表題番号:2025C-778 日付:2026/04/02
研究課題AIと国際関係
研究者所属(当時) 資格 氏名
(代表者) 国際学術院 大学院アジア太平洋研究科 教授 植木 千可子
研究成果概要

新興技術は国際関係にどのような影響を与えるか?なかでも人口知能(AI)及びAIと密接に関連する新興技術(以下AI技術)は戦争の予防に貢献するのか、あるいは、戦争の蓋然性を増すのか?AI技術は、情報の可視化によって戦争を防ぐ可能性がある一方、攻撃側から隠れることが困難になり戦略的不安定を生む危険性がある。

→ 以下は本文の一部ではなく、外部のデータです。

## src/rtl/moldudp64_pkg.sv

```systemverilog
// moldudp64_pkg: shared widths, end-of-session marker, FSM and classification types
package moldudp64_pkg;
   localparam int SEQ_W = 64;
   localparam int ML_W = 16;
   localparam logic [15:0] MSG_CNT_EOS = 16'hFFFF;
   typedef enum logic [1:0] {ST_IDLE, ST_FWD, ST_DROP} state_e;
   typedef enum logic [1:0] {CLS_FWD, CLS_DUP, CLS_HB, CLS_EOS} cls_e;
endpackage

```

## src/rtl/moldudp64_seq_cls.sv

```systemverilog
// moldudp64_seq_cls: classifies a header against the next expected sequence number
module moldudp64_seq_cls #(
   parameter int SEQ_W = 64,
   parameter int ML_W = 16
) (
   input  logic [SEQ_W-1:0]        exp_i,
   input  logic                    sync_i,
   input  logic [SEQ_W-1:0]        seq_i,
   input  logic [ML_W-1:0]         cnt_i,
   output moldudp64_pkg::cls_e     cls_o,
   output logic [ML_W-1:0]         skip_o,
   output logic                    gap_v_o,
   output logic [SEQ_W-1:0]        gap_seq_o,
   output logic [SEQ_W-1:0]        gap_len_o,
   output logic [SEQ_W-1:0]        exp_next_o
);
   import moldudp64_pkg::*;
   logic [SEQ_W-1:0] end_w;
   always_comb begin
      end_w = seq_i + SEQ_W'(cnt_i);
      cls_o = CLS_FWD;
      skip_o = '0;
      gap_v_o = 1'b0;
      gap_seq_o = exp_i;
      gap_len_o = seq_i - exp_i;
      exp_next_o = end_w;
      if (cnt_i == ML_W'(MSG_CNT_EOS)) begin
         cls_o = CLS_EOS;
         exp_next_o = exp_i;
      end else if (!sync_i) begin
         cls_o = (cnt_i != '0) ? CLS_FWD : CLS_HB;
      end else if (cnt_i == '0) begin
         cls_o = CLS_HB;
         gap_v_o = seq_i > exp_i;
         exp_next_o = gap_v_o ? seq_i : exp_i;
      end else if (end_w <= exp_i) begin
         cls_o = CLS_DUP;
         exp_next_o = exp_i;
      end else if (seq_i <= exp_i) begin
         skip_o = ML_W'(exp_i - seq_i);
      end else begin
         gap_v_o = 1'b1;
      end
   end
endmodule

```

## src/rtl/moldudp64_ab_arbiter.sv

```systemverilog
// moldudp64_ab_arbiter: A/B feed arbiter forwarding the first useful copy of each packet
module moldudp64_ab_arbiter #(
   parameter int AXI_DATA_W = 64,
   parameter int AXI_KEEP_W = 8,
   parameter int SEQ_W = 64,
   parameter int ML_W = 16
) (
   input  logic                  clk,
   input  logic                  reset,
   input  logic                  a_hdr_v_i,
   input  logic [SEQ_W-1:0]      a_seq_num_i,
   input  logic [ML_W-1:0]       a_msg_cnt_i,
   input  logic                  a_axis_tvalid_i,
   input  logic [AXI_KEEP_W-1:0] a_axis_tkeep_i,
   input  logic [AXI_DATA_W-1:0] a_axis_tdata_i,
   input  logic                  a_axis_tlast_i,
   output logic                  a_axis_tready_o,
   input  logic                  b_hdr_v_i,
   input  logic [SEQ_W-1:0]      b_seq_num_i,
   input  logic [ML_W-1:0]       b_msg_cnt_i,
   input  logic                  b_axis_tvalid_i,
   input  logic [AXI_KEEP_W-1:0] b_axis_tkeep_i,
   input  logic [AXI_DATA_W-1:0] b_axis_tdata_i,
   input  logic                  b_axis_tlast_i,
   output logic                  b_axis_tready_o,
   output logic                  m_axis_tvalid_o,
   output logic [AXI_KEEP_W-1:0] m_axis_tkeep_o,
   output logic [AXI_DATA_W-1:0] m_axis_tdata_o,
   output logic                  m_axis_tlast_o,
   input  logic                  m_axis_tready_i,
   output logic                  m_sop_o,
   output logic [SEQ_W-1:0]      m_seq_num_o,
   output logic [ML_W-1:0]       m_msg_cnt_o,
   output logic [ML_W-1:0]       m_skip_o,
   output logic                  gap_v_o,
   output logic [SEQ_W-1:0]      gap_seq_o,
   output logic [SEQ_W-1:0]      gap_len_o,
   output logic                  eos_v_o
);
   import moldudp64_pkg::*;
   state_e state_q, state_d;
   cls_e cls;
   logic sel_q, sel_d, last_q, last_d, sync_q, sync_d, sop_q, sop_d;
   logic gap_v_q, gap_v_d, eos_v_q, eos_v_d;
   logic [SEQ_W-1:0] exp_q, exp_d, seq_q, seq_d, gap_seq_q, gap_seq_d, gap_len_q, gap_len_d;
   logic [ML_W-1:0] cnt_q, cnt_d, skip_q, skip_d;
   logic pick_b, s_valid, s_last, s_ready, hs, c_gap_v;
   logic [SEQ_W-1:0] c_seq, c_gap_seq, c_gap_len, c_exp;
   logic [ML_W-1:0] c_cnt, c_skip;
   // last_q high means B was granted last; ties go to the other feed
   assign pick_b = b_hdr_v_i & (!a_hdr_v_i | (b_seq_num_i < a_seq_num_i) |
                                ((b_seq_num_i == a_seq_num_i) & !last_q));
   assign c_seq = pick_b ? b_seq_num_i : a_seq_num_i;
   assign c_cnt = pick_b ? b_msg_cnt_i : a_msg_cnt_i;
   moldudp64_seq_cls #(.SEQ_W(SEQ_W), .ML_W(ML_W)) u_cls (
      .exp_i(exp_q), .sync_i(sync_q), .seq_i(c_seq), .cnt_i(c_cnt),
      .cls_o(cls), .skip_o(c_skip), .gap_v_o(c_gap_v), .gap_seq_o(c_gap_seq),
      .gap_len_o(c_gap_len), .exp_next_o(c_exp)
   );
   assign s_valid = sel_q ? b_axis_tvalid_i : a_axis_tvalid_i;
   assign s_last = sel_q ? b_axis_tlast_i : a_axis_tlast_i;
   assign s_ready = (state_q == ST_FWD) ? m_axis_tready_i : (state_q == ST_DROP);
   assign hs = s_valid & s_ready;
   assign a_axis_tready_o = !sel_q & s_ready;
   assign b_axis_tready_o = sel_q & s_ready;
   assign m_axis_tvalid_o = (state_q == ST_FWD) & s_valid;
   assign m_axis_tkeep_o = sel_q ? b_axis_tkeep_i : a_axis_tkeep_i;
   assign m_axis_tdata_o = sel_q ? b_axis_tdata_i : a_axis_tdata_i;
   assign m_axis_tlast_o = s_last;
   assign m_sop_o = sop_q & (state_q == ST_FWD);
   assign m_seq_num_o = seq_q;
   assign m_msg_cnt_o = cnt_q;
   assign m_skip_o = skip_q;
   assign gap_v_o = gap_v_q;
   assign gap_seq_o = gap_seq_q;
   assign gap_len_o = gap_len_q;
   assign eos_v_o = eos_v_q;
   always_comb begin
      state_d = state_q;
      sel_d = sel_q;
      last_d = last_q;
      sync_d = sync_q;
      sop_d = sop_q;
      exp_d = exp_q;
      seq_d = seq_q;
      cnt_d = cnt_q;
      skip_d = skip_q;
      gap_seq_d = gap_seq_q;
      gap_len_d = gap_len_q;
      gap_v_d = 1'b0;
      eos_v_d = 1'b0;
      if (state_q == ST_IDLE) begin
         if (a_hdr_v_i | b_hdr_v_i) begin
            state_d = (cls == CLS_FWD) ? ST_FWD : ST_DROP;
            sel_d = pick_b;
            sync_d = sync_q | (cls != CLS_EOS);
            sop_d = 1'b1;
            exp_d = c_exp;
            seq_d = c_seq;
            cnt_d = c_cnt;
            skip_d = c_skip;
            gap_v_d = c_gap_v;
            gap_seq_d = c_gap_seq;
            gap_len_d = c_gap_len;
            eos_v_d = cls == CLS_EOS;
         end
      end else if (hs) begin
         sop_d = 1'b0;
         state_d = s_last ? ST_IDLE : state_q;
         last_d = s_last ? sel_q : last_q;
      end
   end
   always_ff @(posedge clk) begin
      if (reset) begin
         state_q <= ST_IDLE;
         sel_q <= 1'b0;
         last_q <= 1'b1;
         sync_q <= 1'b0;
         sop_q <= 1'b0;
         exp_q <= '0;
         seq_q <= '0;
         cnt_q <= '0;
         skip_q <= '0;
         gap_v_q <= 1'b0;
         gap_seq_q <= '0;
         gap_len_q <= '0;
         eos_v_q <= 1'b0;
      end else begin
         state_q <= state_d;
         sel_q <= sel_d;
         last_q <= last_d;
         sync_q <= sync_d;
         sop_q <= sop_d;
         exp_q <= exp_d;
         seq_q <= seq_d;
         cnt_q <= cnt_d;
         skip_q <= skip_d;
         gap_v_q <= gap_v_d;
         gap_seq_q <= gap_seq_d;
         gap_len_q <= gap_len_d;
         eos_v_q <= eos_v_d;
      end
   end
endmodule
```
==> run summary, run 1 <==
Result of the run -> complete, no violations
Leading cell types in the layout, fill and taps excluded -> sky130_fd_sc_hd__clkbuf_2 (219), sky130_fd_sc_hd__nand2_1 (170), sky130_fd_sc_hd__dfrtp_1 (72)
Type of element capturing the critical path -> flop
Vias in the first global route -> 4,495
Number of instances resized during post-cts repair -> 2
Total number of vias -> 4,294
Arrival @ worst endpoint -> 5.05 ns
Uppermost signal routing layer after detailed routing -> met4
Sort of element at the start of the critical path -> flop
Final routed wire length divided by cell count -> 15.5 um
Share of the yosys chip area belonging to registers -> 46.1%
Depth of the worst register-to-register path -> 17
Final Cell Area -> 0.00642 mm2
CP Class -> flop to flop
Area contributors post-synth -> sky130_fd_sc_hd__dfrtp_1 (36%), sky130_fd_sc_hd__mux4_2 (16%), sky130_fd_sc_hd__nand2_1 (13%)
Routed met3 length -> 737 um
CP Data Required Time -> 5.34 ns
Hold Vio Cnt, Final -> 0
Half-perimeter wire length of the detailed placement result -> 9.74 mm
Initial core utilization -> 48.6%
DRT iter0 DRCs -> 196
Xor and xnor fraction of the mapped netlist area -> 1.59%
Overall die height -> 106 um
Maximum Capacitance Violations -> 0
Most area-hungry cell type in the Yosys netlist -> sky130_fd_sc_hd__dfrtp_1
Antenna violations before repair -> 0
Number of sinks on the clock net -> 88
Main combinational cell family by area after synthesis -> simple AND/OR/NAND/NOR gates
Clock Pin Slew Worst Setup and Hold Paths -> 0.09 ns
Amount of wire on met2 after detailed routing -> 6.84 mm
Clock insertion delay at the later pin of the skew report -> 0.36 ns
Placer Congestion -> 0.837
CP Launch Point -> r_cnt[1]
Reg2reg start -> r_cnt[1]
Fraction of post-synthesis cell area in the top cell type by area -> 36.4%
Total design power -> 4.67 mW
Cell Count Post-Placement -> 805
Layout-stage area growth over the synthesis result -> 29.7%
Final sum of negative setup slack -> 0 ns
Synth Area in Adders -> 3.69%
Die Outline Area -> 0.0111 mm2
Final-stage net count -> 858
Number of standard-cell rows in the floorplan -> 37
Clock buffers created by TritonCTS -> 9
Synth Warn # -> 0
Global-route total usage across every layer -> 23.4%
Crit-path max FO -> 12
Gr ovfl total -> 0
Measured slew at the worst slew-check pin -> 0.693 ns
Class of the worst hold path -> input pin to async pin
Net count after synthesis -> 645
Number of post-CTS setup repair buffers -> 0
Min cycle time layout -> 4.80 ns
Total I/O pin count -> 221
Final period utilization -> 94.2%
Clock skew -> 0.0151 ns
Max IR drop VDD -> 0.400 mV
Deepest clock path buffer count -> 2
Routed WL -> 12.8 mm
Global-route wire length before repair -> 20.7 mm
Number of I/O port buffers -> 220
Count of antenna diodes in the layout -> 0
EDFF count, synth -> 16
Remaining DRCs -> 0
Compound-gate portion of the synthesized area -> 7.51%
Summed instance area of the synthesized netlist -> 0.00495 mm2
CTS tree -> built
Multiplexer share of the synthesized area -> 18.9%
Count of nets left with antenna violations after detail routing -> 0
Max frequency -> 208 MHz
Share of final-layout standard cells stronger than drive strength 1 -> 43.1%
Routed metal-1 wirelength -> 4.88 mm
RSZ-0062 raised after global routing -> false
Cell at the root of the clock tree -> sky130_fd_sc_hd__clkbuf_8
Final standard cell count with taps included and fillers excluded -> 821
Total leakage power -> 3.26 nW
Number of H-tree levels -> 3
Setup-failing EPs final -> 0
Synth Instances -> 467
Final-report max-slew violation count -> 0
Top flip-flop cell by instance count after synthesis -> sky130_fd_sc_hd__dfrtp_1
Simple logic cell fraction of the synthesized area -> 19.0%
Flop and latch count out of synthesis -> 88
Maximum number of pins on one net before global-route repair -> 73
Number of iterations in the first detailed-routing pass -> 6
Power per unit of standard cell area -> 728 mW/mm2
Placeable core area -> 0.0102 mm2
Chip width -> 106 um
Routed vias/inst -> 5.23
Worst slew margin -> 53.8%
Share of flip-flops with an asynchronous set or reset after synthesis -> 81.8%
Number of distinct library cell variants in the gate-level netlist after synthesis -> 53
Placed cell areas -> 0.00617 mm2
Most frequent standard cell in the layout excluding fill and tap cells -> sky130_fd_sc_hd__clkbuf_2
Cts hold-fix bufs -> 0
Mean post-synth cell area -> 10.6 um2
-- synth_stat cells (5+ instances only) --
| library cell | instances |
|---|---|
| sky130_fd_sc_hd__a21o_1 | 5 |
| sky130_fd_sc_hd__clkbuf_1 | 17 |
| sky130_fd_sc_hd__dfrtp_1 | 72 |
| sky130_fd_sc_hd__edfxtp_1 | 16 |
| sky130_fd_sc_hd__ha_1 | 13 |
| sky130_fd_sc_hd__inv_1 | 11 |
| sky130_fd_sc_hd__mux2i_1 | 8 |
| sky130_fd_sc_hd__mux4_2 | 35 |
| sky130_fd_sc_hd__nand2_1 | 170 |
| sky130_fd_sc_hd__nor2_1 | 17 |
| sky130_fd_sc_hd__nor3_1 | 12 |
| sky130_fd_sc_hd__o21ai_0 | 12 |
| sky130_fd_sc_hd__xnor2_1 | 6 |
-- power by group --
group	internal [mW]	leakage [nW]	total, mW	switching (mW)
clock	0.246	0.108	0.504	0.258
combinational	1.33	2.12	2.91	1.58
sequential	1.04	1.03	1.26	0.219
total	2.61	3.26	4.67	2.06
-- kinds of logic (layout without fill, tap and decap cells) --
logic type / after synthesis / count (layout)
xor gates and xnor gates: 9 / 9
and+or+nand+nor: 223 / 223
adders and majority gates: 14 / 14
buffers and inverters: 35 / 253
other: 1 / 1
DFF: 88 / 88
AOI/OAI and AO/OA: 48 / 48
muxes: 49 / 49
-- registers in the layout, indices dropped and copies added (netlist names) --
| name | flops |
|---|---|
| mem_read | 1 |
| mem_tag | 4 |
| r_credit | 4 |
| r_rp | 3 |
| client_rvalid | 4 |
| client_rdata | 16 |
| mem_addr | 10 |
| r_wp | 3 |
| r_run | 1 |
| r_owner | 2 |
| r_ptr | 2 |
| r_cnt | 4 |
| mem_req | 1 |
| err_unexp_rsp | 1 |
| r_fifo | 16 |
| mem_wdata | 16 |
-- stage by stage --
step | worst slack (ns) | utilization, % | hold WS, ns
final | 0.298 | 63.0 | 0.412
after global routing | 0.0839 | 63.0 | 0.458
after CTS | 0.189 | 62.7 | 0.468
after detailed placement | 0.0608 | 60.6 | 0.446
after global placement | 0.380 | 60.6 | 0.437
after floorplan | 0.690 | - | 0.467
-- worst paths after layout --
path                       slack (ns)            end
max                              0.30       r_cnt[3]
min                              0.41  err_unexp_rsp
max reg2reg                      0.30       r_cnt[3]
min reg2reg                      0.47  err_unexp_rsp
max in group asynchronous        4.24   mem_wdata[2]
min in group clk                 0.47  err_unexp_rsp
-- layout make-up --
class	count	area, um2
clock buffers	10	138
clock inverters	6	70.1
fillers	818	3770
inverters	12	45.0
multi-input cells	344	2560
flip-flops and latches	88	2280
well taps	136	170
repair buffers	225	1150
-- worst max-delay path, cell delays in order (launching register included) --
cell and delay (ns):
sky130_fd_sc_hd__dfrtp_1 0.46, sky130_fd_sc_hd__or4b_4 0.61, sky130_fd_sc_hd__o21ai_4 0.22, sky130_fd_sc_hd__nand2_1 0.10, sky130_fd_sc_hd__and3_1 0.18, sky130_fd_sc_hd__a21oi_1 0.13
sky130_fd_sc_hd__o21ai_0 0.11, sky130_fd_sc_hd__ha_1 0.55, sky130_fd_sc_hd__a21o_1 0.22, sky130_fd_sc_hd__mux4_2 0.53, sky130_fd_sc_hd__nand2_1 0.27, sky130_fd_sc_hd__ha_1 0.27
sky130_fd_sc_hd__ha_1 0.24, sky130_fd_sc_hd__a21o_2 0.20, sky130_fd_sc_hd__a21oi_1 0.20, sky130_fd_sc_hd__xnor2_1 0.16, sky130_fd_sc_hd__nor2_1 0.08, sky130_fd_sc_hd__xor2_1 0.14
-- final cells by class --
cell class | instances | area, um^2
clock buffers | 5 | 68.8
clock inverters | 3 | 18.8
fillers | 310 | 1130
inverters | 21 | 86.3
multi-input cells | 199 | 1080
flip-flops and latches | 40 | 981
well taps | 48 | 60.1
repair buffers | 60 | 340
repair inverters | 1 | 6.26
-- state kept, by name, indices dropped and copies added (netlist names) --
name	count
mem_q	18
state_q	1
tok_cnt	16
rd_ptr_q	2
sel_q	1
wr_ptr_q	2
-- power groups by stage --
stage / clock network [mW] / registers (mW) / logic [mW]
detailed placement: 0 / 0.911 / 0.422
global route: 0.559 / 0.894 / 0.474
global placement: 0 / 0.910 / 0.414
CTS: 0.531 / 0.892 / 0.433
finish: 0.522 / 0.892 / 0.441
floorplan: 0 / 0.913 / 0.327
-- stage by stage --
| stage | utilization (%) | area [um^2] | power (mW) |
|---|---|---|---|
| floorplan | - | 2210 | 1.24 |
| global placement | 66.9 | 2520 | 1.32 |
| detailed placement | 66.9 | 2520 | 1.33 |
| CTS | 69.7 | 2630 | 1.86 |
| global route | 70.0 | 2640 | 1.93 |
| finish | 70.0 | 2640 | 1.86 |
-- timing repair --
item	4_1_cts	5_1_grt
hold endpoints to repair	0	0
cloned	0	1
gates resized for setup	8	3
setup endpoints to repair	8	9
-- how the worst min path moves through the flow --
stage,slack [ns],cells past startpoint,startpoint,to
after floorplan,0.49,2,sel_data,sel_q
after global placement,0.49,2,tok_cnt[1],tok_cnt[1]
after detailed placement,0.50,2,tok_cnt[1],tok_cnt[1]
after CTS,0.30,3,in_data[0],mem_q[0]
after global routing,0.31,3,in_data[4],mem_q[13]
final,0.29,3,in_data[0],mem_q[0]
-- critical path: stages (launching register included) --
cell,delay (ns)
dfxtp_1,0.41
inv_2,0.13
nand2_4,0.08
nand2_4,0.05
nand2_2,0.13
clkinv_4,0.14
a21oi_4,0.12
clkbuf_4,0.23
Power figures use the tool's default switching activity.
File: src/rtl/count_capture_pkg.sv
// count_capture_pkg: shared widths and FIFO depth for the counter family and its benches.
package count_capture_pkg;
  localparam int SIZE    = 5;
  localparam int DEPTH   = 4;
  localparam int EPOCH_W = 3;
endpackage

File: src/rtl/count_capture_if.sv
// count_capture_if: live count in, captured {epoch,count} stream and status out.
interface count_capture_if #(
  parameter int Size       = 5,
  parameter int EpochWidth = 3
);
  logic [Size-1:0]       count;
  logic                  capture;
  logic                  clear_overflow;
  logic                  out_ready;
  logic                  out_valid;
  logic [Size-1:0]       out_count;
  logic [EpochWidth-1:0] out_epoch;
  logic                  full;
  logic                  empty;
  logic                  overflow;
  logic [EpochWidth-1:0] epoch;
  modport master (
    output count, capture, clear_overflow, out_ready,
    input  out_valid, out_count, out_epoch, full, empty, overflow, epoch
  );
  modport slave (
    input  count, capture, clear_overflow, out_ready,
    output out_valid, out_count, out_epoch, full, empty, overflow, epoch
  );
endinterface

File: src/rtl/capture_fifo.sv
// capture_fifo: first-word-fall-through FIFO; pointers carry one extra bit to tell full from empty.
module capture_fifo #(
  parameter int Width = 8,
  parameter int Depth = 4
) (
  input  logic             clock,
  input  logic             reset,
  input  logic             push,
  input  logic             pop,
  input  logic [Width-1:0] wdata,
  output logic [Width-1:0] rdata,
  output logic             full,
  output logic             empty
);
  localparam int AW = $clog2(Depth);
  logic [AW:0]      wr_ptr_q, wr_ptr_d, rd_ptr_q, rd_ptr_d;
  logic [Width-1:0] mem_q [Depth];
  logic             wr_en, rd_en;
  always_comb begin
    full     = (wr_ptr_q[AW] != rd_ptr_q[AW]) && (wr_ptr_q[AW-1:0] == rd_ptr_q[AW-1:0]);
    empty    = wr_ptr_q == rd_ptr_q;
    wr_en    = push && !full;
    rd_en    = pop && !empty;
    wr_ptr_d = wr_ptr_q + (AW+1)'(wr_en);
    rd_ptr_d = rd_ptr_q + (AW+1)'(rd_en);
    rdata    = mem_q[rd_ptr_q[AW-1:0]];
  end
  always_ff @(posedge clock or posedge reset) begin
    if (reset) begin
      wr_ptr_q <= '0;
      rd_ptr_q <= '0;
    end else begin
      wr_ptr_q <= wr_ptr_d;
      rd_ptr_q <= rd_ptr_d;
    end
  end
  // storage needs no reset: pointers alone define which entries are live
  always_ff @(posedge clock) begin
    if (wr_en) mem_q[wr_ptr_q[AW-1:0]] <= wdata;
  end
endmodule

自律型致死兵器(LAWSLethal Autonomous Weapons Systems)などAI技術の開発をめぐって世界は岐路に立っている。しかし、国際関係や戦争に対する危険性と戦争回避の可能性について系統立てて考察した研究は少ない。本研究は、新興技術が国際関係に与える影響に関する研究の第一段階として、歴史的事例、国際関係理論に基づいて概念整理を行なった。その結果、技術革新がパワーの増大に飛躍的な変化を及ぼすと認識される場合、国際関係に与える影響は大きい。とくに覇権国の挑戦国に対する認識に影響を与えていることが観察された。現在においては、デュアルユース(dual use 軍民両用)の技術に対して経済的安全保障の観点からも競争を生んでいる。